What is needed:
Copy whichever lines of the data hold the word "first".

[[ Material provided open ]]

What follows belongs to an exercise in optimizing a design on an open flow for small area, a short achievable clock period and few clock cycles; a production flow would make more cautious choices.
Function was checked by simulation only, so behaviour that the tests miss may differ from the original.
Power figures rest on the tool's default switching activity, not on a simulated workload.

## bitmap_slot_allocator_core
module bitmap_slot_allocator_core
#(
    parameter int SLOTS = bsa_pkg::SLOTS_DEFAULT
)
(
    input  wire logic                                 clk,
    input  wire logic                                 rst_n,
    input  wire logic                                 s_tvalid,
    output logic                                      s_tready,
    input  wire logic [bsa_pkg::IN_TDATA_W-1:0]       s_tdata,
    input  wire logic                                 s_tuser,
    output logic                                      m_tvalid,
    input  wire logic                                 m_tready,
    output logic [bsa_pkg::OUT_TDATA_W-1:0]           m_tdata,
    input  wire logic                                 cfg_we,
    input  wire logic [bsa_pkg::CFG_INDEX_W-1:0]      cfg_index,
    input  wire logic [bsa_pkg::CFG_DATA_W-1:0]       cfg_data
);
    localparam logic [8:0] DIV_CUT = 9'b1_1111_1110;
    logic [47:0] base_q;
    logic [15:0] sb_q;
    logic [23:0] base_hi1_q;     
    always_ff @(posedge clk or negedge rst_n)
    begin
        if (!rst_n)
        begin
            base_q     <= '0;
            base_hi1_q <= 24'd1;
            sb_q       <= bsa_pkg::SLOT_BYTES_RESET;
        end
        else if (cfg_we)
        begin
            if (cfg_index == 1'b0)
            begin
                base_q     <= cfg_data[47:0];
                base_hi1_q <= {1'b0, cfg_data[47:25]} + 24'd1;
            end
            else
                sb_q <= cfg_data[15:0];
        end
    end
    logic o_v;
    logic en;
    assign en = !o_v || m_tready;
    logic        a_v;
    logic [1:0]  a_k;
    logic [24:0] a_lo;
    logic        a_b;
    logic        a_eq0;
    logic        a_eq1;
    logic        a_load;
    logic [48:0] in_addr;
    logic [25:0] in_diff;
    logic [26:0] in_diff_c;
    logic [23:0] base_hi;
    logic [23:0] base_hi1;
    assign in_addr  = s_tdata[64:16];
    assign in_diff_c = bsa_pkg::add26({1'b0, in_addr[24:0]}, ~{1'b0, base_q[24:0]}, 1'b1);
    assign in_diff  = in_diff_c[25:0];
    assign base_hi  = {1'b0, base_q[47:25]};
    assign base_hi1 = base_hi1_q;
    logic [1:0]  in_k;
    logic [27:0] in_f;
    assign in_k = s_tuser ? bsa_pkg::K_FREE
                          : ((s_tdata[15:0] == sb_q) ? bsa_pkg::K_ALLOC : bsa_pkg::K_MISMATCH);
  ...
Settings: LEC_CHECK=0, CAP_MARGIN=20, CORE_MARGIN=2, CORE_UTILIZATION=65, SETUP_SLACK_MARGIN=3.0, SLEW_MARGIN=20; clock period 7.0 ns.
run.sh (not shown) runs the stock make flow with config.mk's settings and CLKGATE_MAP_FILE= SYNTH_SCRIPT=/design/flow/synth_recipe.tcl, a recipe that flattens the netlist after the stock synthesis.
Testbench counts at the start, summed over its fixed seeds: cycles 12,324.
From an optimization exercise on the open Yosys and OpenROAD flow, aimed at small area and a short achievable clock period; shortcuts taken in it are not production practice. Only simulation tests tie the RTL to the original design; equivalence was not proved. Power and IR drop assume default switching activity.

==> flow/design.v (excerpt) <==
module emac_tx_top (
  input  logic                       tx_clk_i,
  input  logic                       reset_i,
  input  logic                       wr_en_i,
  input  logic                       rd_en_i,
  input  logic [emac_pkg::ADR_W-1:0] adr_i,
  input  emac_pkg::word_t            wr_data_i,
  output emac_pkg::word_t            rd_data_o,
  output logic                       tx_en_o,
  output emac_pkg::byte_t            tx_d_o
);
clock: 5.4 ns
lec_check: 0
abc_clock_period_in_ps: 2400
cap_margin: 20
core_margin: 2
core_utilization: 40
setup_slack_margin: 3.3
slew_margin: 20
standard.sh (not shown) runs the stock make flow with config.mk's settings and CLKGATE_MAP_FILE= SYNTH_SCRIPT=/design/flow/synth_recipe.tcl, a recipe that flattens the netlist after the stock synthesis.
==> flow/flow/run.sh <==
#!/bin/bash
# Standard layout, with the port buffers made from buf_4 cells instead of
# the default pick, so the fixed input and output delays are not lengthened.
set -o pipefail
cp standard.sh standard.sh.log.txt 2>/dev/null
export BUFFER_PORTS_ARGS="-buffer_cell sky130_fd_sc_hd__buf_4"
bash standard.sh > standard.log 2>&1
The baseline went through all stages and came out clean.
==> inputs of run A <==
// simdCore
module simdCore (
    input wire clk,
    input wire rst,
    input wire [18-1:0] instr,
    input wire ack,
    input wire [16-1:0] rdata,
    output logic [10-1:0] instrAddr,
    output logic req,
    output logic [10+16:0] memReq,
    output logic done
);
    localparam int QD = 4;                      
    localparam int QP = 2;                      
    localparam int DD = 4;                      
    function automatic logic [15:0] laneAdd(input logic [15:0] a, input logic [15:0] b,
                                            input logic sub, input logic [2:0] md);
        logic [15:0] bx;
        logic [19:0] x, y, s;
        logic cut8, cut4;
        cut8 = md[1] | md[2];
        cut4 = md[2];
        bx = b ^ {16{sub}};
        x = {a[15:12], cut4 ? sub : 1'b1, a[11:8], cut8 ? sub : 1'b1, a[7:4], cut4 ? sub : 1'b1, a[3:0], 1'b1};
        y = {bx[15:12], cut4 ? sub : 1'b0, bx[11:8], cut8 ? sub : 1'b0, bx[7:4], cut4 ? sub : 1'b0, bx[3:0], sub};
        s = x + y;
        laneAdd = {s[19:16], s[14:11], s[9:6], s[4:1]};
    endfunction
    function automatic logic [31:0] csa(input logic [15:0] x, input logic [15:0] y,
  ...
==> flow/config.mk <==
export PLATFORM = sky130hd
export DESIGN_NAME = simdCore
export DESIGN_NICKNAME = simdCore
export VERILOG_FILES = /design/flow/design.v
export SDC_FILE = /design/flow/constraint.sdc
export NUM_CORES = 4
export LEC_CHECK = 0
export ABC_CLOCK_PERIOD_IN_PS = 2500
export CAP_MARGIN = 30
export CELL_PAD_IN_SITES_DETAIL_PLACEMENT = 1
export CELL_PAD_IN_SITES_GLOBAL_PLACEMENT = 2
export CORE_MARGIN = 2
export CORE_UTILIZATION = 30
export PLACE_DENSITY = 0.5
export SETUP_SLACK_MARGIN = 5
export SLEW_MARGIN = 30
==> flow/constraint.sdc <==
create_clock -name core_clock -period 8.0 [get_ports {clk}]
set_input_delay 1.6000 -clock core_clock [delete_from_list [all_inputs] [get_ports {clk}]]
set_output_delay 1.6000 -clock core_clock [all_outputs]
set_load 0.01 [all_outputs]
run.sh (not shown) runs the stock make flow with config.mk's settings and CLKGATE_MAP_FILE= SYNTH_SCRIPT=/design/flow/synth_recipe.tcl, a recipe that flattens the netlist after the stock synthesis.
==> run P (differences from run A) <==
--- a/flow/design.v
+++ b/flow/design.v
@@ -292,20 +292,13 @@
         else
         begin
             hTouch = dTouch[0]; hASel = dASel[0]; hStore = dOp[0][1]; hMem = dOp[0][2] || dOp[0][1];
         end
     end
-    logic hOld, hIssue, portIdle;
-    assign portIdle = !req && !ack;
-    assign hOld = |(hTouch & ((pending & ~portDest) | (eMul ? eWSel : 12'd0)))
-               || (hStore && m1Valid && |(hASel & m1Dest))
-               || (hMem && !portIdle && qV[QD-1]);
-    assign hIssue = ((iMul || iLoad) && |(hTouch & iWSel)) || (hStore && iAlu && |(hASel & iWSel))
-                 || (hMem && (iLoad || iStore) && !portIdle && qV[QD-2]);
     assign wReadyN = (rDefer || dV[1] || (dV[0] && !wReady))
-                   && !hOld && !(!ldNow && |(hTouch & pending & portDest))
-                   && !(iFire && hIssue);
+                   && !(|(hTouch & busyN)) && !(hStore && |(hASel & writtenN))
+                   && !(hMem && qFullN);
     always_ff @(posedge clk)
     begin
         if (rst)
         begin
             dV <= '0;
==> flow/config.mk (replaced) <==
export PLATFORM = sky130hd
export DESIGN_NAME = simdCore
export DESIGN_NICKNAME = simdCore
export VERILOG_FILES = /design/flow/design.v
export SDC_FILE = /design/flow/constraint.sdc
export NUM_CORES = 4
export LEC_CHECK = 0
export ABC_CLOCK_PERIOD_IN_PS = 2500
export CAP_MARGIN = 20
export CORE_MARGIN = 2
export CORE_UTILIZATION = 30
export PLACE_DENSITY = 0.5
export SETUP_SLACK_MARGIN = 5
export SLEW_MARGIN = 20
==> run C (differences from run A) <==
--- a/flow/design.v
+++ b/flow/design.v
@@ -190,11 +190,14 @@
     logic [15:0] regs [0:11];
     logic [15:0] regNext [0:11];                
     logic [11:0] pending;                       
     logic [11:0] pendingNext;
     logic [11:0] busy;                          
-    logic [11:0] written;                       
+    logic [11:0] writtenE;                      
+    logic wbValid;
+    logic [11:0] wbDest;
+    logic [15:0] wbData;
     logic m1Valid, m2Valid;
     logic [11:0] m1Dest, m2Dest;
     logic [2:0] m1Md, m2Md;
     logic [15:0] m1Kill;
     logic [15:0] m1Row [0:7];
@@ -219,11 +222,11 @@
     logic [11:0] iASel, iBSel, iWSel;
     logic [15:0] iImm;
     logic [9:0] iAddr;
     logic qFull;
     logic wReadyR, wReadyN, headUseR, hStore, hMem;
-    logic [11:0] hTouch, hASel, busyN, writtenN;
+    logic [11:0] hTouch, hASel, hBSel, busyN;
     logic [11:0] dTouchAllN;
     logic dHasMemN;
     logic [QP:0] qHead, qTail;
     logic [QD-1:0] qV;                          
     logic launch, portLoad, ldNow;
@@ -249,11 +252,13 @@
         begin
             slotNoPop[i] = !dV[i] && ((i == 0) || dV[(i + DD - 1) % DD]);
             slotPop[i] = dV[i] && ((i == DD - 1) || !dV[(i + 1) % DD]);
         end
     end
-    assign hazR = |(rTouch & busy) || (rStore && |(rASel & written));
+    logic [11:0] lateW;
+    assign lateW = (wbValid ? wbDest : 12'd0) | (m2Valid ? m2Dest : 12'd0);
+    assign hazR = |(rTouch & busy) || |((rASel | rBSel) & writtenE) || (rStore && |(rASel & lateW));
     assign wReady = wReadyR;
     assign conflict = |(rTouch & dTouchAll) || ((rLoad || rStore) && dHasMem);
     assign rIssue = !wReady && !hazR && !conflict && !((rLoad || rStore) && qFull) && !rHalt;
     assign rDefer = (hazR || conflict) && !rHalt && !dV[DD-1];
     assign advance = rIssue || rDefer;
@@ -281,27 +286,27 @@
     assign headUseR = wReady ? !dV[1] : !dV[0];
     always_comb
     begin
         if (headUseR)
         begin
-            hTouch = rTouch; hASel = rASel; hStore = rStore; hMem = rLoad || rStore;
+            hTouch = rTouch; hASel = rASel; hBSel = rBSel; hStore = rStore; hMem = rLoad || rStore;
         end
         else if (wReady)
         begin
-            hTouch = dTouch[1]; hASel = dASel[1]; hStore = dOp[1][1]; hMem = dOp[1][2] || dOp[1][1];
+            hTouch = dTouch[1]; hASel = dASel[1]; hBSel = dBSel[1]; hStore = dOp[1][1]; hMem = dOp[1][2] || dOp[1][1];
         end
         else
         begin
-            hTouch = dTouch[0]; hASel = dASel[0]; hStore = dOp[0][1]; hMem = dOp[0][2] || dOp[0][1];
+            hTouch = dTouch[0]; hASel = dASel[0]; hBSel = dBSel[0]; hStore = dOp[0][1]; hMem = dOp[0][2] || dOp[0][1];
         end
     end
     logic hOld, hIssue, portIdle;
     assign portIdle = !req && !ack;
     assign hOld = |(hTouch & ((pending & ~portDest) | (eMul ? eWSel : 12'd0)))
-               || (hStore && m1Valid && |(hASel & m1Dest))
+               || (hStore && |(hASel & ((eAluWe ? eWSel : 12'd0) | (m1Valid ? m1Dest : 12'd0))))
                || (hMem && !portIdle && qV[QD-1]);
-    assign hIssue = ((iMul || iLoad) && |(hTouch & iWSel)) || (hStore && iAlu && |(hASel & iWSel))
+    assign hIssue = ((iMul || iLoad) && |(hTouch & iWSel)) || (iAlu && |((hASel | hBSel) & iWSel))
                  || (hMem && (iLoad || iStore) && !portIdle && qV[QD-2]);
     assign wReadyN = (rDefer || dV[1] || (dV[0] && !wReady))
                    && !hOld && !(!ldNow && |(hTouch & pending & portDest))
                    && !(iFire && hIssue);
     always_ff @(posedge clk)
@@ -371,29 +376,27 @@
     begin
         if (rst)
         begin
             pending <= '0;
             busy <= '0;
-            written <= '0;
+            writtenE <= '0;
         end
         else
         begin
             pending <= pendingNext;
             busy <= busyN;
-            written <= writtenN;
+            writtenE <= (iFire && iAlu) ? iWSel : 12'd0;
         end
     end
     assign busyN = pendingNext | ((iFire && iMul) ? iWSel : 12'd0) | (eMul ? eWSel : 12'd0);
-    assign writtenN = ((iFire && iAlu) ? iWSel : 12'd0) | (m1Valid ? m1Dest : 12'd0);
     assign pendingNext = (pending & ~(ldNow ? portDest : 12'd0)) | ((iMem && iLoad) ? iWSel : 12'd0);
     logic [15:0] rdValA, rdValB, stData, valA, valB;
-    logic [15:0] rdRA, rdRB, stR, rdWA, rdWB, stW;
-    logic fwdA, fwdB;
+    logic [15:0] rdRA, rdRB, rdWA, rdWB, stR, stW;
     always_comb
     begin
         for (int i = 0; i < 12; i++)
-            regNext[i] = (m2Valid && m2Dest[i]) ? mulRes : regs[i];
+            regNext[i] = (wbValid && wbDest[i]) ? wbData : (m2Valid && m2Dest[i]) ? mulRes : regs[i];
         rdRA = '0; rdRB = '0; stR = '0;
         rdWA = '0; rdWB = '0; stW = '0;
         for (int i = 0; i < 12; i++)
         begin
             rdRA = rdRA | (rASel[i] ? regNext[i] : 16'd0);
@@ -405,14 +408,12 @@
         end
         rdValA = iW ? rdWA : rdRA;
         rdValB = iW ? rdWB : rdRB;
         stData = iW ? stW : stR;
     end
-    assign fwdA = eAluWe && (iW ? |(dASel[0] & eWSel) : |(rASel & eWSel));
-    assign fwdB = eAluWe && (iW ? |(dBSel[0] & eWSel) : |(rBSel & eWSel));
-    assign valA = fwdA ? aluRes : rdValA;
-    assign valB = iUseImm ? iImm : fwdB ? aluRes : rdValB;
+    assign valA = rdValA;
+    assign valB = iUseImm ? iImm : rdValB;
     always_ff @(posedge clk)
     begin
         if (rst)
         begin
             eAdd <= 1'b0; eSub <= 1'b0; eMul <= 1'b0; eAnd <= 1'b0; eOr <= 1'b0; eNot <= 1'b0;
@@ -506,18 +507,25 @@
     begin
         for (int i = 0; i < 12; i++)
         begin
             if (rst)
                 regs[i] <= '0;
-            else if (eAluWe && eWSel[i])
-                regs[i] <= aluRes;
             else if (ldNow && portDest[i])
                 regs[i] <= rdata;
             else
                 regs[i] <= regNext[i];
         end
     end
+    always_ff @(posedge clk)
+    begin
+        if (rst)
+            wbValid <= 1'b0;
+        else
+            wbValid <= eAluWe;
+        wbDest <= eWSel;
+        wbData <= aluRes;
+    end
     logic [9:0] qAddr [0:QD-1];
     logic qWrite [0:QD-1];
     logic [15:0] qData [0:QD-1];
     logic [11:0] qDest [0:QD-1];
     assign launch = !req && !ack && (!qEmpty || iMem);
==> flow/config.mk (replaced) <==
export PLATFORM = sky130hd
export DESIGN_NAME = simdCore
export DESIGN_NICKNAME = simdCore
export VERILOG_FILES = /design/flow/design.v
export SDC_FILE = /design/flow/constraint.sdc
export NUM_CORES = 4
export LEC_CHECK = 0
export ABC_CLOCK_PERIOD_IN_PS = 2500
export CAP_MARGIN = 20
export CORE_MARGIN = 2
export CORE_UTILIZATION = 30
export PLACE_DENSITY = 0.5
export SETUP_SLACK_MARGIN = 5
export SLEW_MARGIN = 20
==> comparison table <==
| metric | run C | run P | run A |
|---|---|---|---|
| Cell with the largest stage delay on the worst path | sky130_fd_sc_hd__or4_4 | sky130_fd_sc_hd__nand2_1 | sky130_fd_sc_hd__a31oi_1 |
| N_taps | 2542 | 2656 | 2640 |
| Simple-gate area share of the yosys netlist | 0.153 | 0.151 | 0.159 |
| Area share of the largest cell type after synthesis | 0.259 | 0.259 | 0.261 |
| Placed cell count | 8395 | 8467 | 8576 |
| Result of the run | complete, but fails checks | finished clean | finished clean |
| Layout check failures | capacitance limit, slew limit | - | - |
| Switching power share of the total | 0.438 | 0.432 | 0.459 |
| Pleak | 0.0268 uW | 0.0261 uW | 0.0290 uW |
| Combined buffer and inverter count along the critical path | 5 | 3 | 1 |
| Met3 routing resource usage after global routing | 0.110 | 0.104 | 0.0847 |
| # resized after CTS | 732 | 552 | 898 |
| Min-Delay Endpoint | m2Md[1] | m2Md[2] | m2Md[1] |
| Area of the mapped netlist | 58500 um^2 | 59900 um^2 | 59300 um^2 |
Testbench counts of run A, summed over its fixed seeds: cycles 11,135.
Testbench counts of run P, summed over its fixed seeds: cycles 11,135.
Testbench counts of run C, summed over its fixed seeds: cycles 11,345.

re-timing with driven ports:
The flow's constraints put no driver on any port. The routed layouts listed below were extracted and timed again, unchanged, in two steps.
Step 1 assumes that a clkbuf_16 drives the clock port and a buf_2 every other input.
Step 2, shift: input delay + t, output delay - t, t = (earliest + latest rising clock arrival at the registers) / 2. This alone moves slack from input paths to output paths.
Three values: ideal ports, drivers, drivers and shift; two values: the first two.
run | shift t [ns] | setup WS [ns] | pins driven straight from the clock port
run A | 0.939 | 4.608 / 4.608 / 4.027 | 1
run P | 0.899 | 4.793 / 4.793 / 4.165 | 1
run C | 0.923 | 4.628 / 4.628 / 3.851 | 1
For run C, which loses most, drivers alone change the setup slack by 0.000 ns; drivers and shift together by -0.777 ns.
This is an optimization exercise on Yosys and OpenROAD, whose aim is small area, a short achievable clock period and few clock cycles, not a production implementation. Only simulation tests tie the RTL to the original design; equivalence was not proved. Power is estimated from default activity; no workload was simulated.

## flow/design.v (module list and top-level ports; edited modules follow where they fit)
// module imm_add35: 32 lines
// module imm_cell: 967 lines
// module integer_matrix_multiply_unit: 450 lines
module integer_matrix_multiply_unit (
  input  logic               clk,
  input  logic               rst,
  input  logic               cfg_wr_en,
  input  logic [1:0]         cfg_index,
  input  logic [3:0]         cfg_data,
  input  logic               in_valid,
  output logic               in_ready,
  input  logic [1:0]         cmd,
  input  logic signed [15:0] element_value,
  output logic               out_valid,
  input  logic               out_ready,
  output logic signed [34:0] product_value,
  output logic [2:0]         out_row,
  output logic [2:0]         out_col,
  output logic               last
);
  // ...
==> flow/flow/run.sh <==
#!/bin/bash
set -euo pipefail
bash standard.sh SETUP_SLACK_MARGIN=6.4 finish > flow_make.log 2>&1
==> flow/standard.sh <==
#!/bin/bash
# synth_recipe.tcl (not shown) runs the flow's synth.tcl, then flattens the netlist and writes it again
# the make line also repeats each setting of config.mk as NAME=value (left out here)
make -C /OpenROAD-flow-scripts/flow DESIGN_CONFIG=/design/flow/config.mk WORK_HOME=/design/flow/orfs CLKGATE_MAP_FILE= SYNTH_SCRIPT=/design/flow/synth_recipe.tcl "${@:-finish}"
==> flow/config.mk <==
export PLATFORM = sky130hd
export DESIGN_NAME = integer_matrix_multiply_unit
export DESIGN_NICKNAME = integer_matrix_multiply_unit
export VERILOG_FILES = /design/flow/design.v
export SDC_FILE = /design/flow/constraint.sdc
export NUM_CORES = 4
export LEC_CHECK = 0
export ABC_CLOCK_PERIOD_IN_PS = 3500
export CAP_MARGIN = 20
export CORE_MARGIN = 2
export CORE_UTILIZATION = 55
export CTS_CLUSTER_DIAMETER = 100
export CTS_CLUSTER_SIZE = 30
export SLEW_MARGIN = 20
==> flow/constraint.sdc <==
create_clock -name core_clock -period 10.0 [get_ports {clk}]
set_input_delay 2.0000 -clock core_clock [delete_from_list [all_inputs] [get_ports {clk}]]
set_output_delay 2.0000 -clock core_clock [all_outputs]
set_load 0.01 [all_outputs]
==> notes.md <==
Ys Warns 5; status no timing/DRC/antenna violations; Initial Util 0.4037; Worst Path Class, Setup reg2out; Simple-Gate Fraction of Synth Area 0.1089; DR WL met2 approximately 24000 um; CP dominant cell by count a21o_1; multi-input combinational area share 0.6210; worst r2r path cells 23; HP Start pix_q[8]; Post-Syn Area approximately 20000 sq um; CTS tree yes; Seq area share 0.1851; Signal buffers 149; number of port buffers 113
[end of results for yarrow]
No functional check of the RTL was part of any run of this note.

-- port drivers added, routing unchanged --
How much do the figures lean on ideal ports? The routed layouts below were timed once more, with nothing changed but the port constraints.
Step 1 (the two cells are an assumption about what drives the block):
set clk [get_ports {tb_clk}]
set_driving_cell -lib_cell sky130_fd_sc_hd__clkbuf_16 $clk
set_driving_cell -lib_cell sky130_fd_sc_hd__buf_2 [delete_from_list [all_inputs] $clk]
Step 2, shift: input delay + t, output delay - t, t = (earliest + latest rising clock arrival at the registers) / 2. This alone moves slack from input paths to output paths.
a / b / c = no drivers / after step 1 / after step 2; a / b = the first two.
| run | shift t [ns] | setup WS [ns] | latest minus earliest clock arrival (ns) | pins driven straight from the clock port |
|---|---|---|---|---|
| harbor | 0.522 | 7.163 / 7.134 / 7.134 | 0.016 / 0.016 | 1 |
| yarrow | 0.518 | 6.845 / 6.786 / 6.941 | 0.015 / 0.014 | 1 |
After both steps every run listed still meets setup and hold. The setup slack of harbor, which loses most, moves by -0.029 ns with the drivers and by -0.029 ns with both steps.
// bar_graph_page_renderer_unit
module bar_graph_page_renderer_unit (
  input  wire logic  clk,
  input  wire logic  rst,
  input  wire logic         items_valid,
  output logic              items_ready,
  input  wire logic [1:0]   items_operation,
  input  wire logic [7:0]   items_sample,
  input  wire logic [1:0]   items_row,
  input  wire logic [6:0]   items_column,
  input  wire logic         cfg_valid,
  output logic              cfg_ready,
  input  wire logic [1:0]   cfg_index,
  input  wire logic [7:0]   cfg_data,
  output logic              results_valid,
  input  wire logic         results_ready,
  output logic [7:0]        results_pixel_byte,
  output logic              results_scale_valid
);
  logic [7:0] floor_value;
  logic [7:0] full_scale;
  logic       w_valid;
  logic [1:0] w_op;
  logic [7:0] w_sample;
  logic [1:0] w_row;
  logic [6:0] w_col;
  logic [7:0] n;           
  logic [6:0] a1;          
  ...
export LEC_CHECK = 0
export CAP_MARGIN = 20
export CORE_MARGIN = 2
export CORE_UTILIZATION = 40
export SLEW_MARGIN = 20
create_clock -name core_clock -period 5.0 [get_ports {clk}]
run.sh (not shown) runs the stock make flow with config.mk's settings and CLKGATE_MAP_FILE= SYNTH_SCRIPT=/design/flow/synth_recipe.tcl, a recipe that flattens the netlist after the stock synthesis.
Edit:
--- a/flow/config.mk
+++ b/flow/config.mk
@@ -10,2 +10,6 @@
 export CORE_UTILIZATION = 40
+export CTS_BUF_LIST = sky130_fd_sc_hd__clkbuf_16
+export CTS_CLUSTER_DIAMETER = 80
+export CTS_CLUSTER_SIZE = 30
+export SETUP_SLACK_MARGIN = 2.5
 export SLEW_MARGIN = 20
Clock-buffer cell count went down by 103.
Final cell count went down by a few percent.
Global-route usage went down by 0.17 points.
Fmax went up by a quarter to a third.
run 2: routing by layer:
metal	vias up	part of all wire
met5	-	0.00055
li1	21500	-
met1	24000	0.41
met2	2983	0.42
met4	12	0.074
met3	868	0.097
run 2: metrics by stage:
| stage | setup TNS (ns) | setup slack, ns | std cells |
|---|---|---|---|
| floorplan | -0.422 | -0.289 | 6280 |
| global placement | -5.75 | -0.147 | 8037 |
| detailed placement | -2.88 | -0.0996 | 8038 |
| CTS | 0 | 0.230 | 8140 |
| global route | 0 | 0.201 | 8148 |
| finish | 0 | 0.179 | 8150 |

[[ Material provided closed ]]

Reply to the task:
Three values: ideal ports, drivers, drivers and shift; two values: the first two.
a / b / c = no drivers / after step 1 / after step 2; a / b = the first two.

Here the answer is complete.